→ The problem
For every line in the material below that holds "worst", report the line.

[Start of Attachment]

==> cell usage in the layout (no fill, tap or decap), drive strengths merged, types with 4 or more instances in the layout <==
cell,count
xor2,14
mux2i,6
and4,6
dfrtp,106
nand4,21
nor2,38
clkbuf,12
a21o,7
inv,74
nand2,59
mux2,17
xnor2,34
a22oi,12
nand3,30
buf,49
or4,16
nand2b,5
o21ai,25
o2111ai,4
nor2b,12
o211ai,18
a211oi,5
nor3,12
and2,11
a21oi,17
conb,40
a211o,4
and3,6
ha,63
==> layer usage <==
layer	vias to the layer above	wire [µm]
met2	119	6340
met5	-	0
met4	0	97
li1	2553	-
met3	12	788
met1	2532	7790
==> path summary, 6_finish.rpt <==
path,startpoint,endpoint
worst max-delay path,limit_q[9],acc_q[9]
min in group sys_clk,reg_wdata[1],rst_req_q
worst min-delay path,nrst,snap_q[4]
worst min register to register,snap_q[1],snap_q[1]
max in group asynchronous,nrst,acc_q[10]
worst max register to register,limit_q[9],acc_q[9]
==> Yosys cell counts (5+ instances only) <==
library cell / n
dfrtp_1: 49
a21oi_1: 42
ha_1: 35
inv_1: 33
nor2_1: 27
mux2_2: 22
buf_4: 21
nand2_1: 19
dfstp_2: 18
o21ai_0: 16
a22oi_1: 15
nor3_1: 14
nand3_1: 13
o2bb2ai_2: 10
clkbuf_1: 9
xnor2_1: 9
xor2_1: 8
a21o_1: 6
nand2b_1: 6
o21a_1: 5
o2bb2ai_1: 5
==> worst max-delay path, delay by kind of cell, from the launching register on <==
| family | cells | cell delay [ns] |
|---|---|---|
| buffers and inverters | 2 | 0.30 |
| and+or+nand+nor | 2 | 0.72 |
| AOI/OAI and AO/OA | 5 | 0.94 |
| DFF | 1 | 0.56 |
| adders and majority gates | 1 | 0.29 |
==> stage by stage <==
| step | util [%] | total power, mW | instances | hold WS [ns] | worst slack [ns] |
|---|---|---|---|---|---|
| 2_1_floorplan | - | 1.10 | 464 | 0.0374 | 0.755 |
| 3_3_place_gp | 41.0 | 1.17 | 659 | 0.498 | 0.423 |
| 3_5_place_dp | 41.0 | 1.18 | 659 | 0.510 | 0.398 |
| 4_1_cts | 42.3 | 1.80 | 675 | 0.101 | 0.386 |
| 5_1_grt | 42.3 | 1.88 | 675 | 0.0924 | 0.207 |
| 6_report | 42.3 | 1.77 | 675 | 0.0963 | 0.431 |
## src/tpw_pkg.sv

```systemverilog
/*
  tpw_pkg: shared constants and types for the 16-bit PWM timer block.
  Assumes a single 20 MHz clock; register offsets are APB byte addresses.
*/
package tpw_pkg;

  // apb byte offsets, one aligned word per register
  localparam logic [7:0] OFS_CTRL1   = 8'h00;
  localparam logic [7:0] OFS_CTRL2   = 8'h04;
  localparam logic [7:0] OFS_STATUS  = 8'h08;
  localparam logic [7:0] OFS_CMP1_HI = 8'h0C;
  localparam logic [7:0] OFS_CMP1_LO = 8'h10;
  localparam logic [7:0] OFS_CMP2_HI = 8'h14;
  localparam logic [7:0] OFS_CMP2_LO = 8'h18;
  localparam logic [7:0] OFS_CAP1_HI = 8'h1C;
  localparam logic [7:0] OFS_CAP1_LO = 8'h20;
  localparam logic [7:0] OFS_CAP2_HI = 8'h24;
  localparam logic [7:0] OFS_CAP2_LO = 8'h28;
  localparam logic [7:0] OFS_CNT_HI  = 8'h2C;
  localparam logic [7:0] OFS_CNT_LO  = 8'h30;

  // control 1 field positions
  localparam int B_CAP_IE   = 7;
  localparam int B_MATCH_IE = 6;
  localparam int B_OVF_IE   = 5;
  localparam int B_LEVEL2   = 2;
  localparam int B_CAP1_RISE = 1;
  localparam int B_LEVEL1   = 0;
  localparam logic [7:0] CTRL1_MASK = 8'hE7;
  // control 2 field positions
  localparam int B_PIN_EN   = 7;
  localparam int B_ONE_PULSE = 5;
  localparam int B_PWM      = 4;
  localparam int B_CLK_HI   = 3;
  localparam int B_CLK_LO   = 2;
  localparam int B_CAP2_RISE = 1;
  localparam int B_EXT_RISE = 0;
  localparam logic [7:0] CTRL2_MASK = 8'hBF;
  // flag vector positions, status reads {flags, 3'b000}
  localparam int F_CAP1   = 4;
  localparam int F_MATCH1 = 3;
  localparam int F_OVF    = 2;
  localparam int F_CAP2   = 1;
  localparam int F_MATCH2 = 0;

  // reset and reload values
  localparam logic [7:0]  CTRL_RESET = 8'h00;
  localparam logic [15:0] CMP_RESET  = 16'h8000;
  localparam logic [15:0] CNT_RESET  = 16'hFFFC;
  localparam logic [15:0] CNT_RELOAD = 16'hFFFC;
  localparam logic [15:0] CNT_MAX    = 16'hFFFF;

  typedef enum logic [1:0] {
    CK_DIV4 = 2'b00,
    CK_DIV2 = 2'b01,
    CK_DIV8 = 2'b10,
    CK_EXT  = 2'b11
  } tpw_clk_sel_t;

  typedef struct packed {
    logic        psel;
    logic        penable;
    logic        pwrite;
    logic [7:0]  paddr;
    logic [31:0] pwdata;
  } tpw_apb_req_t;

  typedef struct packed {
    logic [31:0] prdata;
    logic        pready;
    logic        pslverr;
  } tpw_apb_rsp_t;

  // pins from outside the clock domain: ext clock, capture 1, capture 2
  typedef struct packed {
    logic ext_clk;
    logic cap1;
    logic cap2;
  } tpw_pins_t;

  // processor state, same clock domain
  typedef struct packed {
    logic halt_mode;
    logic wait_mode;
    logic halt_irq_exit;
    logic global_mask;
  } tpw_cpu_t;

  typedef struct packed {
    logic [7:0]       ctrl1;
    logic [7:0]       ctrl2;
    logic [15:0]      cnt;
    logic [1:0][15:0] cmp_buf;
    logic [1:0][15:0] cmp_act;
    logic [1:0]       inhibit;
    logic [4:0]       flags;
    logic [4:0]       seen;
    logic [1:0][15:0] cap;
    logic [1:0]       cap_pend;
    logic [2:0]       presc;
    logic             wave;
    logic [31:0]      prdata;
    logic [2:0]       sync1;
    logic [2:0]       sync2;
    logic [2:0]       prev;
  } tpw_state_t;

endpackage

```

## src/tpw_timer.sv

```systemverilog
/*
  tpw_timer: 16-bit free-running timer in pwm mode with capture, flags,
  shared interrupt and halt/wait behaviour, reached over apb.
  Assumes pins are asynchronous and cpu state ports are on clock.
*/
`timescale 1ns/100ps
`default_nettype none
module tpw_timer (
  input  wire logic              clock,
  input  wire logic              rst,
  input  wire tpw_pkg::tpw_apb_req_t apb_req,
  output var  tpw_pkg::tpw_apb_rsp_t apb_rsp,
  input  wire tpw_pkg::tpw_pins_t    pins,
  input  wire tpw_pkg::tpw_cpu_t     cpu,
  output logic                   waveform_out_pin,
  output logic                   waveform_oe_n,
  output logic                   timer_irq,
  output logic                   wait_wake
);
  import tpw_pkg::*;

  tpw_state_t st;
  tpw_state_t next_st;

  // edge of a synchronised level, polarity chosen by rise
  function automatic logic edge_of(input logic cur, input logic prv,
                                   input logic rise);
    edge_of = rise ? (cur & ~prv) : (~cur & prv);
  endfunction

  // decode shared by read/write access qualifiers and error answer
  function automatic logic addr_ok(input logic [7:0] a);
    addr_ok = (a <= OFS_CNT_LO) && (a[1:0] == 2'b00);
  endfunction

  function automatic logic [7:0] read_byte(input tpw_state_t s,
                                           input logic [7:0] a);
    unique case (a)
      OFS_CTRL1:   read_byte = s.ctrl1;
      OFS_CTRL2:   read_byte = s.ctrl2;
      OFS_STATUS:  read_byte = {s.flags, 3'b000};
      OFS_CMP1_HI: read_byte = s.cmp_buf[0][15:8];
      OFS_CMP1_LO: read_byte = s.cmp_buf[0][7:0];
      OFS_CMP2_HI: read_byte = s.cmp_buf[1][15:8];
      OFS_CMP2_LO: read_byte = s.cmp_buf[1][7:0];
      OFS_CAP1_HI: read_byte = s.cap[0][15:8];
      OFS_CAP1_LO: read_byte = s.cap[0][7:0];
      OFS_CAP2_HI: read_byte = s.cap[1][15:8];
      OFS_CAP2_LO: read_byte = s.cap[1][7:0];
      OFS_CNT_HI:  read_byte = s.cnt[15:8];
      OFS_CNT_LO:  read_byte = s.cnt[7:0];
      default:     read_byte = 8'h00;
    endcase
  endfunction

  logic         halted;
  logic         pwm_act;
  tpw_clk_sel_t clk_sel;
  logic         ext_edge;
  logic         cap1_edge;
  logic         cap2_edge;
  logic         tick;
  logic         m1_hit;
  logic         m2_hit;
  logic         per_match;
  logic [4:0]   set_vec;
  logic         access;
  logic         acc_wr;
  logic         acc_rd;

  assign halted  = cpu.halt_mode;
  assign pwm_act = st.ctrl2[B_PWM];
  assign clk_sel = tpw_clk_sel_t'(st.ctrl2[B_CLK_HI:B_CLK_LO]);

  // edges read only second stage and its delayed copy
  assign ext_edge  = edge_of(st.sync2[2], st.prev[2], st.ctrl2[B_EXT_RISE]);
  assign cap1_edge = edge_of(st.sync2[1], st.prev[1], st.ctrl1[B_CAP1_RISE]);
  assign cap2_edge = edge_of(st.sync2[0], st.prev[0], st.ctrl2[B_CAP2_RISE]);

  // timer clock enable; halt stops every tick
  always_comb begin
    unique case (clk_sel)
      CK_DIV4: tick = (st.presc[1:0] == 2'b11);
      CK_DIV2: tick = st.presc[0];
      CK_DIV8: tick = (st.presc == 3'b111);
      CK_EXT:  tick = ext_edge;
    endcase
    if (halted) begin
      tick = 1'b0;
    end
  end

  // matches on every tick, suppressed while a high byte is pending
  assign m1_hit = tick && !st.inhibit[0]
                  && (st.cnt == st.cmp_act[0]);
  assign m2_hit = tick && !st.inhibit[1]
                  && (st.cnt == st.cmp_act[1]);
  assign per_match = pwm_act && m2_hit;

  // hardware flag sets; pwm steals compare flags and capture pin 1
  always_comb begin
    set_vec = 5'b00000;
    set_vec[F_MATCH1] = !pwm_act && m1_hit;
    set_vec[F_MATCH2] = !pwm_act && m2_hit;
    set_vec[F_OVF] = tick && !per_match && (st.cnt == CNT_MAX);
    set_vec[F_CAP1] = per_match
                    || (!pwm_act && !halted && cap1_edge)
                    || (cpu.halt_irq_exit && st.cap_pend[0]);
    set_vec[F_CAP2] = (!halted && cap2_edge)
                    || (cpu.halt_irq_exit && st.cap_pend[1]);
  end

  assign access = apb_req.psel && apb_req.penable;
  assign acc_wr = access && apb_req.pwrite && addr_ok(apb_req.paddr);
  assign acc_rd = access && !apb_req.pwrite && addr_ok(apb_req.paddr);

  // next state of the whole block
  always_comb begin
    logic [4:0] clr;
    logic [4:0] lo_acc;
    clr = 5'b00000;
    lo_acc = 5'b00000;
    next_st = st;
    // two-stage synchroniser, then a delayed copy for edges
    next_st.sync1 = {pins.ext_clk, pins.cap1, pins.cap2};
    next_st.sync2 = st.sync1;
    next_st.prev  = st.sync2;
    if (!halted) begin
      next_st.presc = st.presc + 3'd1;
    end
    // counter: reload at period end, else add one
    if (per_match) begin
      next_st.cnt = CNT_RELOAD;
    end else if (tick) begin
      next_st.cnt = st.cnt + 16'h0001;
    end
    // waveform level; period end has priority over pulse edge
    if (per_match) begin
      next_st.wave = st.ctrl1[B_LEVEL2];
    end else if (m1_hit) begin
      next_st.wave = st.ctrl1[B_LEVEL1];
    end
    // active compare values: shadowed in pwm, direct otherwise
    if (!pwm_act) begin
      next_st.cmp_act = st.cmp_buf;
    end else if (per_match) begin
      next_st.cmp_act = st.cmp_buf;
    end
    // captures; edges during halt only arm the detector
    if (halted) begin
      if (cap1_edge && !pwm_act) begin
        next_st.cap_pend[0] = 1'b1;
      end
      if (cap2_edge) begin
        next_st.cap_pend[1] = 1'b1;
      end
    end else begin
      if (cap1_edge && !pwm_act) begin
        next_st.cap[0] = st.cnt;
      end
      if (cap2_edge) begin
        next_st.cap[1] = st.cnt;
      end
    end
    if (cpu.halt_irq_exit) begin
      if (st.cap_pend[0]) begin
        next_st.cap[0] = st.cnt;
      end
      if (st.cap_pend[1]) begin
        next_st.cap[1] = st.cnt;
      end
      next_st.cap_pend = 2'b00;
    end
    // apb setup cycle latches read data for the access phase
    if (apb_req.psel && !apb_req.penable) begin
      next_st.prdata = {24'h00_0000, read_byte(st, apb_req.paddr)};
    end
    // status read arms the clear of flags that are set now
    if (acc_rd && apb_req.paddr == OFS_STATUS) begin
      next_st.seen = st.flags;
    end
    if (access && addr_ok(apb_req.paddr)) begin
      lo_acc[F_CAP1]   = (apb_req.paddr == OFS_CAP1_LO);
      lo_acc[F_MATCH1] = (apb_req.paddr == OFS_CMP1_LO);
      lo_acc[F_OVF]    = (apb_req.paddr == OFS_CNT_LO);
      lo_acc[F_CAP2]   = (apb_req.paddr == OFS_CAP2_LO);
      lo_acc[F_MATCH2] = (apb_req.paddr == OFS_CMP2_LO);
    end
    clr = lo_acc & st.seen;
    next_st.seen = next_st.seen & ~lo_acc;
    // register writes; read-only words ignore writes
    if (acc_wr) begin
      unique case (apb_req.paddr)
        OFS_CTRL1: next_st.ctrl1 = apb_req.pwdata[7:0] & CTRL1_MASK;
        OFS_CTRL2: next_st.ctrl2 = apb_req.pwdata[7:0] & CTRL2_MASK;
        OFS_CMP1_HI: begin
          next_st.cmp_buf[0][15:8] = apb_req.pwdata[7:0];
          next_st.inhibit[0] = 1'b1;
        end
        OFS_CMP1_LO: begin
          next_st.cmp_buf[0][7:0] = apb_req.pwdata[7:0];
          next_st.inhibit[0] = 1'b0;
        end
        OFS_CMP2_HI: begin
          next_st.cmp_buf[1][15:8] = apb_req.pwdata[7:0];
          next_st.inhibit[1] = 1'b1;
        end
        OFS_CMP2_LO: begin
          next_st.cmp_buf[1][7:0] = apb_req.pwdata[7:0];
          next_st.inhibit[1] = 1'b0;
        end
        default: ;
      endcase
    end
    // set wins over a clear in the same cycle
    next_st.flags = (st.flags & ~clr) | set_vec;
  end

  // single state register
  always_ff @(posedge clock or posedge rst) begin
    if (rst) begin
      next_st_reset: begin
        st.ctrl1    <= CTRL_RESET;
        st.ctrl2    <= CTRL_RESET;
        st.cnt      <= CNT_RESET;
        st.cmp_buf  <= {CMP_RESET, CMP_RESET};
        st.cmp_act  <= {CMP_RESET, CMP_RESET};
        st.inhibit  <= 2'b00;
        st.flags    <= 5'b00000;
        st.seen     <= 5'b00000;
        st.cap      <= {16'h0000, 16'h0000};
        st.cap_pend <= 2'b00;
        st.presc    <= 3'b000;
        st.wave     <= 1'b0;
        st.prdata   <= 32'h0000_0000;
        st.sync1    <= 3'b000;
        st.sync2    <= 3'b000;
        st.prev     <= 3'b000;
      end
    end else begin
      st <= next_st;
    end
  end

  // zero-wait slave; unmapped words answer with an error
  assign apb_rsp = '{
    prdata:  st.prdata,
    pready:  1'b1,
    pslverr: access && !addr_ok(apb_req.paddr)
  };

  // pin is driven only when software hands it to the timer
  assign waveform_out_pin = st.wave;
  assign waveform_oe_n    = ~st.ctrl2[B_PIN_EN];

  // one shared request line; wait wake but never halt wake
  logic irq_src;
  assign irq_src = (st.ctrl1[B_CAP_IE]
                    && (st.flags[F_CAP1] || st.flags[F_CAP2]))
                || (st.ctrl1[B_MATCH_IE]
                    && (st.flags[F_MATCH1] || st.flags[F_MATCH2]))
                || (st.ctrl1[B_OVF_IE] && st.flags[F_OVF]);
  assign timer_irq = irq_src && !cpu.global_mask;
  assign wait_wake = timer_irq && cpu.wait_mode && !halted;

  property p_reload;
    @(posedge clock) disable iff (rst)
      per_match |=> (st.cnt == 16'hFFFC);
  endproperty
  a_reload: assert property (p_reload)
    else $error("counter not reloaded at period end");

  property p_no_match_flag;
    @(posedge clock) disable iff (rst)
      pwm_act |=> !$rose(st.flags[F_MATCH1]) && !$rose(st.flags[F_MATCH2]);
  endproperty
  a_no_match_flag: assert property (p_no_match_flag)
    else $error("compare flag set in pwm mode");

  property p_period_flag;
    @(posedge clock) disable iff (rst)
      per_match |=> st.flags[F_CAP1];
  endproperty
  a_period_flag: assert property (p_period_flag)
    else $error("capture flag 1 missing at period end");

  property p_levels;
    @(posedge clock) disable iff (rst)
      per_match |=> (waveform_out_pin == $past(st.ctrl1[B_LEVEL2]));
  endproperty
  a_levels: assert property (p_levels)
    else $error("pin did not take second level");

  property p_pulse_edge;
    @(posedge clock) disable iff (rst)
      m1_hit && !per_match |=> (waveform_out_pin == $past(st.ctrl1[B_LEVEL1]));
  endproperty
  a_pulse_edge: assert property (p_pulse_edge)
    else $error("pin did not take first level");

  property p_inhibit;
    @(posedge clock) disable iff (rst)
      acc_wr && (apb_req.paddr == OFS_CMP1_HI) |=> st.inhibit[0] && !m1_hit;
  endproperty
  a_inhibit: assert property (p_inhibit)
    else $error("compare active while high byte pending");

  property p_inhibit_end;
    @(posedge clock) disable iff (rst)
      acc_wr && (apb_req.paddr == OFS_CMP1_LO) |=> !st.inhibit[0];
  endproperty
  a_inhibit_end: assert property (p_inhibit_end)
    else $error("compare still inhibited after low byte");

  property p_cap1_cut;
    @(posedge clock) disable iff (rst)
      pwm_act && !cpu.halt_irq_exit |=> $stable(st.cap[0]);
  endproperty
  a_cap1_cut: assert property (p_cap1_cut)
    else $error("capture 1 loaded in pwm mode");

  property p_arm_halt;
    @(posedge clock) disable iff (rst)
      halted && cap2_edge && !cpu.halt_irq_exit |=> st.cap_pend[1];
  endproperty
  a_arm_halt: assert property (p_arm_halt)
    else $error("capture edge in halt not armed");

  property p_halt_freeze;
    @(posedge clock) disable iff (rst)
      halted ##1 halted |-> $stable(st.cnt);
  endproperty
  a_halt_freeze: assert property (p_halt_freeze)
    else $error("counter moved during halt");

  property p_irq_mask;
    @(posedge clock) disable iff (rst)
      cpu.global_mask |-> !timer_irq;
  endproperty
  a_irq_mask: assert property (p_irq_mask)
    else $error("interrupt while globally masked");

  property p_no_halt_wake;
    @(posedge clock) disable iff (rst)
      halted |-> !wait_wake;
  endproperty
  a_no_halt_wake: assert property (p_no_halt_wake)
    else $error("timer event woke from halt");

  property p_shadow;
    @(posedge clock) disable iff (rst)
      pwm_act && !per_match |=> $stable(st.cmp_act);
  endproperty
  a_shadow: assert property (p_shadow)
    else $error("compare value changed mid period");

  property p_overflow;
    @(posedge clock) disable iff (rst)
      tick && !per_match && (st.cnt == 16'hFFFF)
        |=> st.flags[F_OVF] && (st.cnt == 16'h0000);
  endproperty
  a_overflow: assert property (p_overflow)
    else $error("overflow not flagged on rollover");

endmodule
`default_nettype wire

```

[End of Attachment]

→ Final answer
worst max-delay path,limit_q[9],acc_q[9]
worst min-delay path,nrst,snap_q[4]
worst min register to register,snap_q[1],snap_q[1]
worst max register to register,limit_q[9],acc_q[9]
==> worst max-delay path, delay by kind of cell, from the launching register on <==
| step | util [%] | total power, mW | instances | hold WS [ns] | worst slack [ns] |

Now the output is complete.